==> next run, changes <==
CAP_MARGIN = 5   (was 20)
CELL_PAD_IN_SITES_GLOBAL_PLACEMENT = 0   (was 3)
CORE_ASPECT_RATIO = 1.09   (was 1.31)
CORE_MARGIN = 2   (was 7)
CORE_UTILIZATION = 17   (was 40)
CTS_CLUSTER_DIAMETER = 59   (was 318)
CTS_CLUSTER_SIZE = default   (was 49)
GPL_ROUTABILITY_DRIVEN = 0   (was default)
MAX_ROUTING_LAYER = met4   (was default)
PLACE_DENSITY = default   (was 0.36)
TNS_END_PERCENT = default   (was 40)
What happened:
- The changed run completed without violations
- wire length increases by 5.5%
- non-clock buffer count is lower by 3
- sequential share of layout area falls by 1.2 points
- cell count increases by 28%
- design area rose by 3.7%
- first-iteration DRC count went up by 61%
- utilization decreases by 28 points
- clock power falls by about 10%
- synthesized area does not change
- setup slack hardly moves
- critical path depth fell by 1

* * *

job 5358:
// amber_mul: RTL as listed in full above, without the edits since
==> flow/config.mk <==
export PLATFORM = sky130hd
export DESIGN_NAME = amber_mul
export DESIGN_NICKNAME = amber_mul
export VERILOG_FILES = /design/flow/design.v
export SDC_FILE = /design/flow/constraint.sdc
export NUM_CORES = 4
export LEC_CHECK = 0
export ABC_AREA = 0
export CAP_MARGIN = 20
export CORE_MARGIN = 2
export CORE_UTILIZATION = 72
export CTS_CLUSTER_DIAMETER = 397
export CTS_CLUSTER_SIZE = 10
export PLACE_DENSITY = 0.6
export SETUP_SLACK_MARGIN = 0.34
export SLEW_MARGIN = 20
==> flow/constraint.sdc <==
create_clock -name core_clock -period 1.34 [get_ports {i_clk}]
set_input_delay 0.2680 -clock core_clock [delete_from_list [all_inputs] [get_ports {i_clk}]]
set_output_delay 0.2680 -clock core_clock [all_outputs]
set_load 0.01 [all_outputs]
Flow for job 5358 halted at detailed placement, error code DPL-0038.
== build 9 ==
Design CRC, start of the top module:
module CRC(
input           clk,         
input           rst_n,       
input  [23:0]   Din,         
input           valid,       
input  [15:0]   size,        
output [14:0]   checksum,    
output          done         
);
Size in the first run: about 190 cells after synthesis, about 23 flip-flops, roughly 59 I/O pins, about 0.0018 sq mm of cells after synthesis.
clock: 6.44 ns
lec_check: 0
cap_margin: 20
core_margin: 2
core_utilization: 44
gpl_routability_driven: 1
place_density_lb_addon: 0.2
slew_margin: 20
tns_end_percent: 70
run.sh (not shown) runs the stock make flow with config.mk's settings and CLKGATE_MAP_FILE=.
Build 9 ended with every stage complete and zero timing, DRC or antenna violations.
==> inputs of wip/violet <==
==> flow/design.v <==
module cordic(
    input signed [29:0] i_angle,
    input i_clk,
    input i_rst,
    input i_start,
    output signed [29:0] o_sin,
    output signed [29:0] o_cos,
    output o_done
);
localparam WD_EXT = 28;
localparam WD_INT = 62;
localparam START_VAL = 64'h26dd3b6a10d79a00;
localparam max_i = 8'd62;
reg signed [WD_INT+1:0] x;
reg signed [WD_INT+1:0] y; 
reg signed [WD_INT+1:0] z; 
reg signed [WD_INT+1:0] angle;
reg done;
assign o_done = done;
assign o_sin = y[(WD_INT+1):(WD_INT-WD_EXT)];
assign o_cos = x[(WD_INT+1):(WD_INT-WD_EXT)];
reg [7:0] i;
reg [7:0] state;
localparam 
    s_rst = 8'b0,
    s_work = 8'b1;
wire [WD_INT+1:0] atan [WD_INT:0];
assign atan[0] = 	63'h3243f6a8885a3000;
assign atan[1] = 	63'h1dac670561bb4f00;
assign atan[2] = 	63'hfadbafc96406e80;
assign atan[3] = 	63'h7f56ea6ab0bdb80;
assign atan[4] = 	63'h3feab76e59fbd40;
assign atan[5] = 	63'h1ffd55bba976250;
assign atan[6] = 	63'hfffaaadddb94d8;
assign atan[7] = 	63'h7fff5556eeea5c;
assign atan[8] = 	63'h3fffeaaab7776e;
assign atan[9] = 	63'h1ffffd5555bbbc;
assign atan[10] = 	63'hfffffaaaaadde;
assign atan[11] = 	63'h7fffff555556e;
assign atan[12] = 	63'h3fffffeaaaaaa;
assign atan[13] = 	63'h1ffffffd55554;
assign atan[14] = 	63'hfffffffaaaaa;
assign atan[15] = 	63'h7fffffff5554;
assign atan[16] = 	63'h3fffffffeaaa;
assign atan[17] = 	63'h1ffffffffd54;
assign atan[18] = 	63'hfffffffffaa;
assign atan[19] = 	63'h7fffffffff4;
assign atan[20] = 	63'h3fffffffffe;
assign atan[21] = 	63'h1fffffffffe;
assign atan[22] = 	63'hfffffffffe;
assign atan[23] = 	63'h7ffffffffe;
assign atan[24] = 	63'h3ffffffffe;
assign atan[25] = 	63'h1ffffffffe;
assign atan[26] = 	63'hffffffffe;
assign atan[27] = 	63'h800000000;
assign atan[28] = 	63'h400000000;
assign atan[29] = 	63'h200000000;
assign atan[30] = 	63'h100000000;
assign atan[31] = 	63'h80000000;
assign atan[32] = 	63'h40000000;
assign atan[33] = 	63'h20000000;
assign atan[34] = 	63'h10000000;
assign atan[35] = 	63'h8000000;
assign atan[36] = 	63'h4000000;
assign atan[37] = 	63'h2000000;
assign atan[38] = 	63'h1000000;
assign atan[39] = 	63'h800000;
assign atan[40] = 	63'h400000;
assign atan[41] = 	63'h200000;
assign atan[42] = 	63'h100000;
assign atan[43] = 	63'h80000;
assign atan[44] = 	63'h40000;
assign atan[45] = 	63'h20000;
assign atan[46] = 	63'h10000;
assign atan[47] = 	63'h8000;
assign atan[48] = 	63'h4000;
assign atan[49] = 	63'h2000;
assign atan[50] = 	63'h1000;
assign atan[51] = 	63'h800;
assign atan[52] = 	63'h400;
assign atan[53] = 	63'h200;
assign atan[54] = 	63'h100;
assign atan[55] = 	63'h80;
assign atan[56] = 	63'h40;
assign atan[57] = 	63'h20;
assign atan[58] = 	63'h10;
assign atan[59] = 	63'h8;
assign atan[60] = 	63'h4;
assign atan[61] = 	63'h2;
assign atan[62] = 	63'h1;
always @(posedge i_clk) begin
    if(i_rst) begin
        x <= 0;
        y <= 0;
        done <= 0;
        i <= 0;
        state <= s_rst;
    end
    else begin
        case (state)
            s_rst: begin
                if(i_start) begin
                    angle <= i_angle <<< (WD_INT-WD_EXT);
                    state <= s_work;
                    i <= 0;
                    x <= START_VAL;
                    y <= 0;
                    z <= 0;
                    done <= 0;
                end
            end
            s_work: begin
                if (z<=angle) begin
                    z <= z + atan[i];
                    x <= x - (y>>>i);
                    y <= y + (x>>>i);
                end
                else begin
                    z <= z - atan[i];
                    x <= x + (y>>>i);
                    y <= y - (x>>>i);
                end
                i <= i+1;
                if(i == max_i) begin
                    done <= 1'b1;
                    state <= s_rst;
                end
            end
        endcase
    end
end
endmodule
==> flow/design.v (excerpt) <==
module FFT_TOB  # ( parameter   DEPTH_BUTTER_ONE    = 8    ,
                                DEPTH_BUTTER_TWO    = 4    ,
                                DEPTH_BUTTER_THREE  = 2    ,
                                DEPTH_BTTER_FOUR    = 1    ,  
                                WIDTH               = 16   ,
                                STAGES              = 6    ,
                                FIXED_POINT         = 11   )
( 
input     wire    signed      [WIDTH-1:0]     Input_re          ,
input     wire    signed      [WIDTH-1:0]     Input_Im          ,
input     wire                                cordic_Valid      ,
input     wire                                clk               ,
input     wire                                rst               ,
output    wire    signed      [WIDTH-1:0]     Output_FFT_Re     ,
output    wire    signed      [WIDTH-1:0]     Output_FFT_Im     ,
output    wire                                Data_Valid    
);
  ...
For scale: ~490 flip-flops, ~0.054 mm² of cells after synthesis.
Settings: LEC_CHECK=0, CAP_MARGIN=5, CELL_PAD_IN_SITES_GLOBAL_PLACEMENT=2, CORE_MARGIN=2, CORE_UTILIZATION=40, CTS_CLUSTER_DIAMETER=391, CTS_CLUSTER_SIZE=14, MAX_ROUTING_LAYER=met4, PLACE_DENSITY_LB_ADDON=0.25, SETUP_SLACK_MARGIN=5.0, SLEW_MARGIN=20, TNS_END_PERCENT=70; clock period 24.2 ns.
run.sh (not shown) runs the stock make flow with config.mk's settings and CLKGATE_MAP_FILE=.
The first run completed, yet does not pass: setup timing.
++++++++++
ASSIGNMENT> Search the listing for the word "points". Copy every line in which it occurs.

EXERCISE SOLUTION>
- sequential share of layout area falls by 1.2 points
- utilization decreases by 28 points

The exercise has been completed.